世界中で大規模な大会が行われている人気オンラインゲーム『リーグ・オブ・レジェンド』(LoL)の高校対抗全国eスポーツ大会『Coca-Cola STAGE:0 eSPORTS High-School Championship 2019』の決勝戦が15日、千葉・舞浜アンフィシアターで開催。学校法人角川ドワンゴ学園 N高等学校「KDG N1」と岡山県共生高等学校「eスポーツ部」が対決し、N高が『リーグ・オブ・レジェンド』部門の高校生eスポーツ甲子園「STAGE:0」第1回大会の初代チャンピオンに輝いた。

【写真】大会のスペシャルサポーターとして登場したアルコ&ピース

 「STAGE:0」は、eスポーツ競技の発展と世界で活躍する日本人選手の輩出を目指し、今年からスタートした国内最大級の高校生による大会。『クラッシュ・ロワイヤル』『フォートナイト』『リーグ・オブ・レジェンド』の3部門へのエントリーが可能で、総数は1475校、1780チーム、4716人が参加して頂点を争い、きのう14日に決勝戦が行われた『フォートナイト』部門は千葉県立下総高等学校「とうもろこし畑」、『クラロワ』部門は渋谷教育学園渋谷高等学校「Intuition」が優勝した。

 きょう行われた『リーグ・オブ・レジェンド』部門ではエントリー数49校のうち60チーム334人が参加し、学校法人角川ドワンゴ学園 N高等学校「KDG N1」と岡山県共生高等学校「eスポーツ部」が決勝戦で激突。両校は今年3月に別大会である『全国高校eスポーツ選手権 リーグ・オブ・レジェンド部門』の準決勝で対決していたため、負けたN高側はリベンジに燃えていた。

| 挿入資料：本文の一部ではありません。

$ cat src/rtl/riscv_pkg.sv
// Shared RV32I decode types: opcodes, control word, ID/EX payload and the
// combinational control/immediate decoders used by the decode stage.
package riscv_pkg;

  localparam int unsigned XLEN   = 32;
  localparam int unsigned NREGS  = 32;
  localparam int unsigned REG_AW = 5;
  localparam logic [XLEN-1:0] RST_PC = XLEN'(0);

  localparam logic [6:0] OP_LW   = 7'b0000011;
  localparam logic [6:0] OP_SW   = 7'b0100011;
  localparam logic [6:0] OP_R    = 7'b0110011;
  localparam logic [6:0] OP_IALU = 7'b0010011;
  localparam logic [6:0] OP_BEQ  = 7'b1100011;
  localparam logic [6:0] OP_JAL  = 7'b1101111;

  typedef enum logic [2:0] {
    ALU_ADD = 3'b000,
    ALU_SUB = 3'b001,
    ALU_AND = 3'b010,
    ALU_OR  = 3'b011,
    ALU_SLT = 3'b101
  } alu_ctrl_e;

  // IMM_NONE covers R-type and NOPs, which carry a zero immediate.
  typedef enum logic [2:0] {
    IMM_NONE = 3'd0,
    IMM_I    = 3'd1,
    IMM_S    = 3'd2,
    IMM_B    = 3'd3,
    IMM_J    = 3'd4
  } imm_src_e;

  typedef struct packed {
    logic      reg_write;
    logic      result_src;
    logic      mem_write;
    logic      branch;
    logic      jump;
    logic      alu_src;
    alu_ctrl_e alu_control;
    imm_src_e  imm_src;
  } ctrl_t;

  typedef struct packed {
    logic              reg_write;
    logic              result_src;
    logic              mem_write;
    logic              branch;
    logic              jump;
    logic              alu_src;
    alu_ctrl_e         alu_control;
    logic [XLEN-1:0]   rd1;
    logic [XLEN-1:0]   rd2;
    logic [XLEN-1:0]   imm_ext;
    logic [REG_AW-1:0] rs1;
    logic [REG_AW-1:0] rs2;
    logic [REG_AW-1:0] rd;
    logic [XLEN-1:0]   pc;
    logic [XLEN-1:0]   pc_plus4;
  } idex_t;

  function automatic idex_t idex_bubble();
    idex_t b;
    b          = '0;
    b.pc       = RST_PC;
    b.pc_plus4 = RST_PC;
    return b;
  endfunction

  // sub_ok is only set for R-type; addi with imm bit 10 set must still add.
  function automatic alu_ctrl_e alu_decode(input logic [2:0] funct3, input logic sub_ok,
                                           input logic funct7_b5);
    alu_ctrl_e a;
    unique case (funct3)
      3'b000:  a = (sub_ok && funct7_b5) ? ALU_SUB : ALU_ADD;
      3'b010:  a = ALU_SLT;
      3'b110:  a = ALU_OR;
      3'b111:  a = ALU_AND;
      default: a = ALU_ADD;
    endcase
    return a;
  endfunction

  function automatic ctrl_t control_decode(input logic [6:0] opcode, input logic [2:0] funct3,
                                           input logic funct7_b5);
    ctrl_t c;
    c             = '0;
    c.alu_control = ALU_ADD;
    c.imm_src     = IMM_NONE;
    unique case (opcode)
      OP_LW: begin
        c.reg_write  = 1'b1;
        c.result_src = 1'b1;
        c.alu_src    = 1'b1;
        c.imm_src    = IMM_I;
      end
      OP_SW: begin
        c.mem_write = 1'b1;
        c.alu_src   = 1'b1;
        c.imm_src   = IMM_S;
      end
      OP_R: begin
        c.reg_write   = 1'b1;
        c.alu_control = alu_decode(funct3, 1'b1, funct7_b5);
      end
      OP_IALU: begin
        c.reg_write   = 1'b1;
        c.alu_src     = 1'b1;
        c.alu_control = alu_decode(funct3, 1'b0, funct7_b5);
        c.imm_src     = IMM_I;
      end
      OP_BEQ: begin
        c.branch      = 1'b1;
        c.alu_control = ALU_SUB;
        c.imm_src     = IMM_B;
      end
      OP_JAL: begin
        c.reg_write = 1'b1;
        c.jump      = 1'b1;
        c.imm_src   = IMM_J;
      end
      default: c = c;
    endcase
    return c;
  endfunction

  function automatic logic [XLEN-1:0] imm_extend(input logic [31:7] instr_hi,
                                                 input imm_src_e src);
    logic [31:0]     i;
    logic [XLEN-1:0] imm;
    i = {instr_hi, 7'b0};
    unique case (src)
      IMM_I:   imm = {{20{i[31]}}, i[31:20]};
      IMM_S:   imm = {{20{i[31]}}, i[31:25], i[11:7]};
      IMM_B:   imm = {{19{i[31]}}, i[31], i[7], i[30:25], i[11:8], 1'b0};
      IMM_J:   imm = {{11{i[31]}}, i[31], i[19:12], i[20], i[30:21], 1'b0};
      default: imm = XLEN'(0);
    endcase
    return imm;
  endfunction

endpackage

$ cat src/rtl/reg_file_2r1w.sv
// 32x32 register file: two async read ports, one sync write port, x0 reads zero,
// and same-cycle write data forwarded onto matching read ports.
module reg_file_2r1w
  import riscv_pkg::*;
(
  input  logic              clk,
  input  logic              rst_n,
  input  logic [REG_AW-1:0] a1_i,
  input  logic [REG_AW-1:0] a2_i,
  input  logic              we_i,
  input  logic [REG_AW-1:0] a3_i,
  input  logic [XLEN-1:0]   wd_i,
  output logic [XLEN-1:0]   rd1_c,
  output logic [XLEN-1:0]   rd2_c
);

  logic [XLEN-1:0] regs_q [NREGS];
  logic            wr_en;

  assign wr_en = we_i && (a3_i != REG_AW'(0));

  always_ff @(posedge clk or negedge rst_n) begin
    if (!rst_n) begin
      for (int i = 0; i < int'(NREGS); i++) regs_q[i] <= XLEN'(0);
    end else if (wr_en) begin
      regs_q[a3_i] <= wd_i;
    end
  end

  // Write-through lets the consumer see this cycle's writeback without a bypass stage.
  always_comb begin
    rd1_c = regs_q[a1_i];
    rd2_c = regs_q[a2_i];
    if (wr_en && (a3_i == a1_i)) rd1_c = wd_i;
    if (wr_en && (a3_i == a2_i)) rd2_c = wd_i;
    if (a1_i == REG_AW'(0)) rd1_c = XLEN'(0);
    if (a2_i == REG_AW'(0)) rd2_c = XLEN'(0);
  end

endmodule

$ cat src/rtl/decode_stage.sv
// RV32I decode stage: decodes InstrD, reads the register file, extends the
// immediate and registers everything into the ID/EX pipeline register.
module decode_stage
  import riscv_pkg::*;
(
  input  logic              clk,
  input  logic              rst,
  input  logic [31:0]       InstrD,
  input  logic [XLEN-1:0]   PCD,
  input  logic [XLEN-1:0]   PCPlus4D,
  input  logic              FlushE,
  input  logic              RegWriteW,
  input  logic [REG_AW-1:0] RDW,
  input  logic [XLEN-1:0]   ResultW,
  output logic              RegWriteE,
  output logic              ResultSrcE,
  output logic              MemWriteE,
  output logic              BranchE,
  output logic              JumpE,
  output logic              ALUSrcE,
  output logic [2:0]        ALUControlE,
  output logic [XLEN-1:0]   RD1E,
  output logic [XLEN-1:0]   RD2E,
  output logic [XLEN-1:0]   ImmExtE,
  output logic [REG_AW-1:0] Rs1E,
  output logic [REG_AW-1:0] Rs2E,
  output logic [REG_AW-1:0] RdE,
  output logic [XLEN-1:0]   PCE,
  output logic [XLEN-1:0]   PCPlus4E
);

  logic [REG_AW-1:0] rs1, rs2, rd;
  logic [XLEN-1:0]   rd1_c, rd2_c;
  ctrl_t             ctrl;
  idex_t             idex_d, idex_q;

  assign rs1 = InstrD[19:15];
  assign rs2 = InstrD[24:20];
  assign rd  = InstrD[11:7];

  assign ctrl = control_decode(InstrD[6:0], InstrD[14:12], InstrD[30]);

  reg_file_2r1w u_rf (
    .clk   (clk),
    .rst_n (rst),
    .a1_i  (rs1),
    .a2_i  (rs2),
    .we_i  (RegWriteW),
    .a3_i  (RDW),
    .wd_i  (ResultW),
    .rd1_c (rd1_c),
    .rd2_c (rd2_c)
  );

  // Flush overrides capture; the regfile write above is unaffected by it.
  always_comb begin
    idex_d = idex_bubble();
    if (!FlushE) begin
      idex_d.reg_write   = ctrl.reg_write;
      idex_d.result_src  = ctrl.result_src;
      idex_d.mem_write   = ctrl.mem_write;
      idex_d.branch      = ctrl.branch;
      idex_d.jump        = ctrl.jump;
      idex_d.alu_src     = ctrl.alu_src;
      idex_d.alu_control = ctrl.alu_control;
      idex_d.rd1         = rd1_c;
      idex_d.rd2         = rd2_c;
      idex_d.imm_ext     = imm_extend(InstrD[31:7], ctrl.imm_src);
      idex_d.rs1         = rs1;
      idex_d.rs2         = rs2;
      idex_d.rd          = rd;
      idex_d.pc          = PCD;
      idex_d.pc_plus4    = PCPlus4D;
    end
  end

  always_ff @(posedge clk or negedge rst) begin
    if (!rst) idex_q <= idex_bubble();
    else      idex_q <= idex_d;
  end

  assign RegWriteE   = idex_q.reg_write;
  assign ResultSrcE  = idex_q.result_src;
  assign MemWriteE   = idex_q.mem_write;
  assign BranchE     = idex_q.branch;
  assign JumpE       = idex_q.jump;
  assign ALUSrcE     = idex_q.alu_src;
  assign ALUControlE = idex_q.alu_control;
  assign RD1E        = idex_q.rd1;
  assign RD2E        = idex_q.rd2;
  assign ImmExtE     = idex_q.imm_ext;
  assign Rs1E        = idex_q.rs1;
  assign Rs2E        = idex_q.rs2;
  assign RdE         = idex_q.rd;
  assign PCE         = idex_q.pc;
  assign PCPlus4E    = idex_q.pc_plus4;

endmodule
$ cat config.mk
export PLATFORM = sky130hd
export DESIGN_NAME = decode_stage
export DESIGN_NICKNAME = d
export VERILOG_FILES = /design/src/rtl/riscv_pkg.sv /design/src/rtl/reg_file_2r1w.sv /design/src/rtl/decode_stage.sv
export SDC_FILE = /design/constraint.sdc
export NUM_CORES = 2
export LEC_CHECK = 0
export BUFFER_PORTS_ARGS = -buffer_cell sky130_fd_sc_hd__buf_2
export CAP_MARGIN = 20
export CORE_AREA = 3 3 377 267
export DETAILED_ROUTE_END_ITERATION = 16
export DIE_AREA = 0 0 380 270
export GPL_ROUTABILITY_DRIVEN = 0
export PLACE_DENSITY = 0.8
export SETUP_SLACK_MARGIN = 0.3
export SLEW_MARGIN = 20
export SYNTH_ARGS = -nofsm -noshare
export SYNTH_HDL_FRONTEND = slang
export SYNTH_SLANG_ARGS = --single-unit
export TNS_END_PERCENT = 10
$ cat constraint.sdc
create_clock -name clk -period 2.7 [get_ports clk]
set_clock_uncertainty 0.1 [all_clocks]
set_input_delay 0.135 -clock clk [delete_from_list [all_inputs] [get_ports clk]]
set_output_delay 0.135 -clock clk [all_outputs]
set_load 0.005 [all_outputs]
Word level (Yosys, flattened, before mapping)
Index checks and enable logic that the tools add are counted.
- register bits after elaboration: 1208
- input bits: 137
- output and inout port bits: 184
- order comparisons: 4
- eq/ne operators: 15
- muxes and demuxes: 26
- bitwise logic cells: 3
- reductions and logical operators: 11
- operator list (cell ; count):
    $bwmux 1024 ; 1
    $bmux 32 s5 ; 2
    $mux 32 ; 9
    $mux 184 ; 1
    $demux 32 s5 ; 1
    $pmux 32 s4 ; 1
    $pmux 3 s4 ; 2
    $ge 6x6->1 const B ; 3
    $not 5->6 ; 3
    $pmux 3 s3 ; 2
    $eq 7x6->1 const B ; 2
    $eq 7x7->1 const B ; 2
    $eq 5x5->1 ; 2
    $logic_not 5->1 ; 2
    $eq 3x2->1 const B ; 3
    $eq 3x3->1 const B ; 3
    $eq 7x2->1 const B ; 1
    $eq 7x5->1 const B ; 1
    $mux 1 ; 7
    $lt 6x1->1 const B ; 1
    $reduce_bool 5->1 ; 1
    $logic_and 1x1->1 ; 4
    $reduce_or 4->1 ; 1
    $eq 3x1->1 const B ; 1
    other kinds (3) ; 3

Longest topological paths before layout
- word-level depth: 7
- depth in mapped cells: 11
- depth with buffers taken out: 5

Hierarchy
From an unflattened synthesis, not the netlist that was laid out.
- cell total of the unflattened synthesis: 4359
- area total of the unflattened synthesis: 61632.9 µm²
- modules (own cells, without submodules) (module ; instances ; cells an instance ; area an instance (µm²) ; sequential area each (µm²)):
    reg_file_2r1w ; 1 ; 3945 ; 55822.3 ; 25624.6
    decode_stage ; 1 ; 414 ; 5810.6 ; 4329.2

Worst setup path after synthesis
No wires, ideal clock.
- path type: input -> register
- from: input InstrD[16]
- to: register idex_q, in the netlist RD1E[14]
- library setup time: 0.126 ns
- arrival: 2.019 ns
- data required time: 2.474 ns
- path slack: 0.455 ns
- stages: 5
- path buffers: 2
- path through: buf_2 -> buf_1 -> mux4_2 -> a211o_1 -> a221o_1
- RTL lines (item ; RTL line ; RTL):
    start, declared ; decode_stage.sv:8 ; input logic [31:0] InstrD,
    end signal, assigned ; decode_stage.sv:78 ; if (!rst) idex_q <= idex_bubble();
    end signal, assigned ; decode_stage.sv:79 ; else idex_q <= idex_d;
    end, declared ; decode_stage.sv:35 ; idex_t idex_d, idex_q;

==> reports/results.ini <==
[cells_and_area]
design_area_um2=70100
final_cells=5822
nNetsFinal=4543
layout-drive-gt1-share_pct=50.7
syn2layout_area_growth_pct=16.3

[worst_setup_path]
r2r_setup_slack_ps=580
required_ps=3180
reg2reg_depth=4
endpoint_kind=register
critPathLaunchType=primary input
worst-path-max-fanout=32
crit_end=RD2E[20]
r2r-start=u_rf.regs_q[137]
r2r_end=RD2E[9]
critPathLaunch=InstrD[20]
path_class=primary input to register
arrival_ps=2910

[global_route]
first_global_vias=42358
gr-usage-all-layers_pct=37.6
grt_pass1_wl_mm=286
gr-total-overflow=0
grt_max_degree=134
grt_antenna_before_repair=8

[detailed_routing]
routed_wl_mm=193
vias=41373
via_per_inst=7.11
route.detailed.drc=0
postRouteAntennaNets=0
dr.pass1.iters=5
wl_per_cell_um=33.1
drtIter0Drc=5166

[sta]
setup_tns_ps=0
hold_viol=0
timing.slew.headroom_pct=46.8
rsz0062_at_grt=yes
min_period_ps=2430
drv_slew=0
worst_slew_pin_slew_ps=799
setup_viol=0
fin_hold_ws_ps=68.7
post-route-period-util_pct=90.0
fmax_mhz=412

[clock_network]
numCtsBuffers=115
htree_levels=3
worstSkewPairLatency_ps=730
clockBufferDepth=3
cts_setup_buffers=0
clock_sinks=1197
clk_pin_slew_ps=60
cts_root_buffer=clkbuf_16
cts_tree=done

[placement]
dpl_cell_area_um2=64400
placed_cells=5434
hpwl_mm=115
io_buffer_count=320

[floorplanning]
die_h_um=270
die_area_um2=103000
fp.coreArea_um2=97500
row_count=96
die_w_um=380
boundaryPins=321
start_util_pct=61.8

[logic_synthesis]
synth_area_leader_cell=dfrtp_1
synth_edf_count=0
synth-seq-cells=1197
syn-num-nets=4148
ys_warn_count=0
syn-instance-count=4011
yosysSeqAreaShare_pct=49.7
ys.flop_type=dfrtp_1
synth-async-reset-ratio_pct=100
yosysUniqueCellTypes=54
ys_top_cells_by_area=dfrtp_1, mux2_2, mux4_2
syn-cell-area_um2=60300
avgSynthCellArea_um2=15.0
netlist.area_leader.share_pct=49.7

[min_path]
hold_class=primary input to register
worstHoldStart=PCD[20]

[job]
cap_violations=0

[power]
p_leak_nw=31.5
ir_drop_mv=0.493
power_density_nw_per_um2=718

[outcome]
status=complete, no violations

stage by stage:
stage / utilization (%) / setup slack (ps) / total power, W
5_1_grt: 71.9 / 190 / 0.0522
3_3_place_gp: 66.0 / 171 / 0.0325
3_5_place_dp: 66.0 / 175 / 0.0330
2_1_floorplan: - / 455 / 0.0298
6_report: 71.9 / 270 / 0.0504
4_1_cts: 71.9 / 315 / 0.0501
state kept, by name (all words and copies together), names as in the netlist, 3 cells and up:
| register | flops |
|---|---|
| u_rf.regs_q | 1024 |
| PCE | 32 |
| PCPlus4E | 32 |
| RD1E | 32 |
| RD2E | 32 |
| ImmExtE | 21 |
| RdE | 5 |
| Rs1E | 5 |
| Rs2E | 5 |
| ALUControlE | 3 |
layout make-up:
cell class / instances / area, um^2
antenna: 3 / 7.51
clock buffer: 164 / 3340
tap: 1323 / 1660
inverter: 8 / 30.0
clock inverter: 43 / 567
timing repair buffer: 731 / 5960
fill: 6103 / 27400
multi-input combinational: 2353 / 28600
sequential: 1197 / 30000
critical path: stages:
cell	delay (ps)
dlygate4sd3_1	590
buf_8	240
buf_12	310
buf_4	310
mux4_2	520
a221oi_1	310
a21oi_1	80
a311oi_1	230
a21oi_1	130
cell usage in the layout, fill, tap and decap left out, types with 7 or more instances in the layout:
master         instances
nor2_1                37
mux2i_1              176
a221o_1               26
clkinv_2              24
a221oi_1              19
mux4_2               476
nand2_2               13
bufinv_16             13
buf_4                176
nand3_1               12
o22ai_1               41
nand2b_1               7
and2_1                11
clkbuf_1              23
a22o_1                28
a21oi_1               66
nor3b_1                7
a211oi_1              49
nor3_1                32
nand2_1               15
a211o_1               32
dlygate4sd3_1        177
dfrtp_1             1197
clkbuf_8              24
mux2_2              1018
o21ai_0               23
inv_1                  8
buf_2                311
a22oi_1               33
nor2_4                17
buf_12                60
and3_1                 7
clkbuf_16            117
nor2b_1              139
layer usage:
| metal | wire (um) | part of all wire (%) | GRT usage (%) |
|---|---|---|---|
| met2 | 86100 | 45 | 54.5 |
| met5 | 58 | 0.030 | 0 |
| met3 | 22900 | 12 | 12.1 |
| met1 | 73800 | 38 | 52.5 |
| met4 | 10200 | 5.3 | 17.0 |
worst min path at each step:
stage | endpoint | slack [ps] | depth (start not counted)
3_5_place_dp | PCE[26] | -20 | 1
6_report | PCE[20] | 70 | 3
4_1_cts | RD2E[26] | 40 | 5
2_1_floorplan | ALUControlE[0] | -260 | 0
5_1_grt | PCPlus4E[10] | 60 | 3
3_3_place_gp | u_rf.regs_q[277] | -20 | 1
cells in the mapped netlist, types with 5 or more instances:
| cell type | number |
|---|---|
| dfrtp_1 | 1197 |
| mux2_2 | 1018 |
| mux4_2 | 476 |
| clkbuf_1 | 281 |
| mux2i_1 | 176 |
| nor2b_1 | 141 |
| buf_1 | 75 |
| a21oi_1 | 67 |
| buf_2 | 61 |
| nor2_1 | 55 |
| a211oi_1 | 49 |
| o22ai_1 | 41 |
| a22oi_1 | 33 |
| a211o_1 | 32 |
| nor3_1 | 32 |
| nand2_1 | 31 |
| buf_4 | 29 |
| a22o_1 | 28 |
| a221o_1 | 26 |
| o21ai_0 | 23 |
| a221oi_1 | 19 |
| nand3_1 | 12 |
| and2_1 | 10 |
| inv_1 | 8 |
| nand2b_1 | 8 |
| a2111oi_0 | 7 |
| and3_1 | 7 |
| buf_6 | 7 |
| nor3b_1 | 7 |
| xnor2_1 | 6 |
| o221ai_1 | 5 |
what timing repair did:
action                                   CTS  global route
hold buffers                             178             0
endpoints found under the hold margin   2304             0
endpoints found under the setup margin     0            47
gates resized for setup                    0             2
where the power goes:
part	switching [W]	internal (W)	leakage (nW)
clock	0.00720	0.00981	1.94
sequential	0.00255	0.0210	15.4
combinational	0.00386	0.00592	14.1
cell families (layout without fill, tap and decap cells):
kind of cell	Yosys count	after routing	synth area share, %
muxes	1670	1670	39.7
DFF	1197	1197	49.7
buffers and inverters	461	946	3.27
AOI/OAI and AO/OA	351	351	4.21
and+or+nand+nor	322	322	2.94
xor gates and xnor gates	10	10	0.145
other	0	3	0
(Power assumes the default switching activity.)
==> src/rtl/ser_rx_pkg.sv <==
// Shared types and constants for the serial receive front end.
// Used by ser_shift8 and ser_byte_framer_50.
package ser_rx_pkg;

    localparam int BYTE_W = 8;

    localparam logic [BYTE_W-1:0] HDR_TEMP_DEF  = 8'hA5;
    localparam logic [BYTE_W-1:0] HDR_CHECK_DEF = 8'hC3;

    typedef enum logic {
        HUNT    = 1'b0,
        PAYLOAD = 1'b1
    } framer_state_t;

    // True when data bits plus the trailing parity bit hold an even number of ones.
    function automatic logic even_parity_ok(input logic [BYTE_W-1:0] data, input logic par);
        return ~(^data ^ par);
    endfunction

endpackage

==> src/rtl/ser_shift8.sv <==
// 8-bit MSB-first deserialiser with a saturating count of valid bits seen.
// The fill count tells the framer when the window holds eight fresh bits.
module ser_shift8
    import ser_rx_pkg::*;
(
    input  logic              clk,
    input  logic              reset,
    input  logic              serial_in,
    input  logic              line_valid,
    input  logic              fill_clr,
    output logic [BYTE_W-1:0] next_word,
    output logic [3:0]        fill_cnt
);

    logic [BYTE_W-1:0] shift_reg;

    // The window as it will look once the current bit has been shifted in.
    assign next_word = {shift_reg[BYTE_W-2:0], serial_in};

    // Shift on every valid bit; the fill count restarts on gaps or on request and stops at 8.
    always_ff @(posedge clk) begin
        if (reset) begin
            shift_reg <= '0;
            fill_cnt  <= 4'd0;
        end else begin
            if (line_valid) begin
                shift_reg <= next_word;
            end
            if (!line_valid || fill_clr) begin
                fill_cnt <= 4'd0;
            end else if (fill_cnt != 4'd8) begin
                fill_cnt <= fill_cnt + 4'd1;
            end
        end
    end

endmodule

==> src/rtl/ser_byte_framer_50.sv <==
// Serial byte framer for the 50 MHz receive path.
// Hunts bit-by-bit for a header byte, then frames PKT_BYTES payload bytes,
// strobing each byte downstream and flagging headers with a5_or_c3.
// Optional build macro SER_PARITY_CHK_EN: each payload byte carries a trailing
// even-parity bit, and a bad parity bit aborts the packet instead of strobing.
module ser_byte_framer_50
    import ser_rx_pkg::*;
#(
    parameter int                PKT_BYTES = 4,
    parameter logic [BYTE_W-1:0] HDR_TEMP  = HDR_TEMP_DEF,
    parameter logic [BYTE_W-1:0] HDR_CHECK = HDR_CHECK_DEF
) (
    input  logic              clk_50,
    input  logic              reset,
    input  logic              serial_in,
    input  logic              line_valid,
    output logic [BYTE_W-1:0] byte_out,
    output logic              byte_strb,
    output logic              a5_or_c3,
    output logic              data_ena,
    output logic              pkt_abort
);

    localparam logic [3:0] LAST_BYTE = 4'(PKT_BYTES - 1);
`ifdef SER_PARITY_CHK_EN
    localparam logic [3:0] LAST_BIT  = 4'd8;
`else
    localparam logic [3:0] LAST_BIT  = 4'd7;
`endif

    framer_state_t     state;
    logic [3:0]        bit_cnt;
    logic [3:0]        byte_cnt;
    logic [BYTE_W-1:0] next_word;
    logic [3:0]        fill_cnt;
    logic              fill_clr;
    logic              hdr_hit;
    logic [BYTE_W-1:0] assembled;
    logic              par_ok;

    // Keeping the fill count at zero throughout a packet means the next header needs eight fresh bits.
    assign fill_clr = (state == PAYLOAD);

    assign hdr_hit = line_valid && (fill_cnt >= 4'd7) &&
                     ((next_word == HDR_TEMP) || (next_word == HDR_CHECK));

`ifdef SER_PARITY_CHK_EN
    logic [BYTE_W-1:0] data_hold;

    assign assembled = data_hold;
    assign par_ok    = even_parity_ok(data_hold, serial_in);

    // Capture the eight data bits so they survive the parity bit being shifted in.
    always_ff @(posedge clk_50) begin
        if (reset) begin
            data_hold <= '0;
        end else if (state == PAYLOAD && line_valid && bit_cnt == 4'd7) begin
            data_hold <= next_word;
        end
    end
`else
    assign assembled = next_word;
    assign par_ok    = 1'b1;
`endif

    ser_shift8 u_shift (
        .clk        (clk_50),
        .reset      (reset),
        .serial_in  (serial_in),
        .line_valid (line_valid),
        .fill_clr   (fill_clr),
        .next_word  (next_word),
        .fill_cnt   (fill_cnt)
    );

    // Header hunt and payload framing; every output is a register updated here.
    always_ff @(posedge clk_50) begin
        if (reset) begin
            state     <= HUNT;
            bit_cnt   <= 4'd0;
            byte_cnt  <= 4'd0;
            byte_out  <= '0;
            byte_strb <= 1'b0;
            a5_or_c3  <= 1'b0;
            data_ena  <= 1'b0;
            pkt_abort <= 1'b0;
        end else begin
            byte_strb <= 1'b0;
            a5_or_c3  <= 1'b0;
            pkt_abort <= 1'b0;
            case (state)
                HUNT: begin
                    data_ena <= 1'b0;
                    if (hdr_hit) begin
                        byte_out  <= next_word;
                        byte_strb <= 1'b1;
                        a5_or_c3  <= 1'b1;
                        data_ena  <= 1'b1;
                        bit_cnt   <= 4'd0;
                        byte_cnt  <= 4'd0;
                        state     <= PAYLOAD;
                    end
                end
                PAYLOAD: begin
                    if (!line_valid) begin
                        pkt_abort <= 1'b1;
                        data_ena  <= 1'b0;
                        bit_cnt   <= 4'd0;
                        state     <= HUNT;
                    end else if (bit_cnt != LAST_BIT) begin
                        bit_cnt <= bit_cnt + 4'd1;
                    end else begin
                        bit_cnt <= 4'd0;
                        if (!par_ok) begin
                            pkt_abort <= 1'b1;
                            data_ena  <= 1'b0;
                            state     <= HUNT;
                        end else begin
                            byte_out  <= assembled;
                            byte_strb <= 1'b1;
                            byte_cnt  <= byte_cnt + 4'd1;
                            if (byte_cnt == LAST_BYTE) begin
                                state <= HUNT;
                            end
                        end
                    end
                end
                default: state <= HUNT;
            endcase
        end
    end

endmodule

 決勝戦は2本先取で勝敗を決め、1ゲーム目は序盤まで接戦だったが、徐々にN高側が相手を追い詰めて岡山共生のミスもあり1本先取。ミスについて、大会スペシャルサポーターのアルコ&ピースの平子祐希は「スーパーマリオのスターを獲得したのに、トイレに行って無敵時間を無駄にしてしまった感じ?」など独特な解説をし、特別ゲストとして来場していたケイン・コスギも「N高がこのまま優勝するのか、共生岡山がイーブンに戻すのか」と自身のツイッターでつぶやくなど興奮していた。

 2ゲーム目は勢いそのままにN高が猛攻を仕掛け中盤までリードしていたが、岡山共生のエース・赤バフ選手の奮闘もあり逆転。その後、N高が再逆転したが、岡山共生が集団戦に持ち込んで接戦を制した。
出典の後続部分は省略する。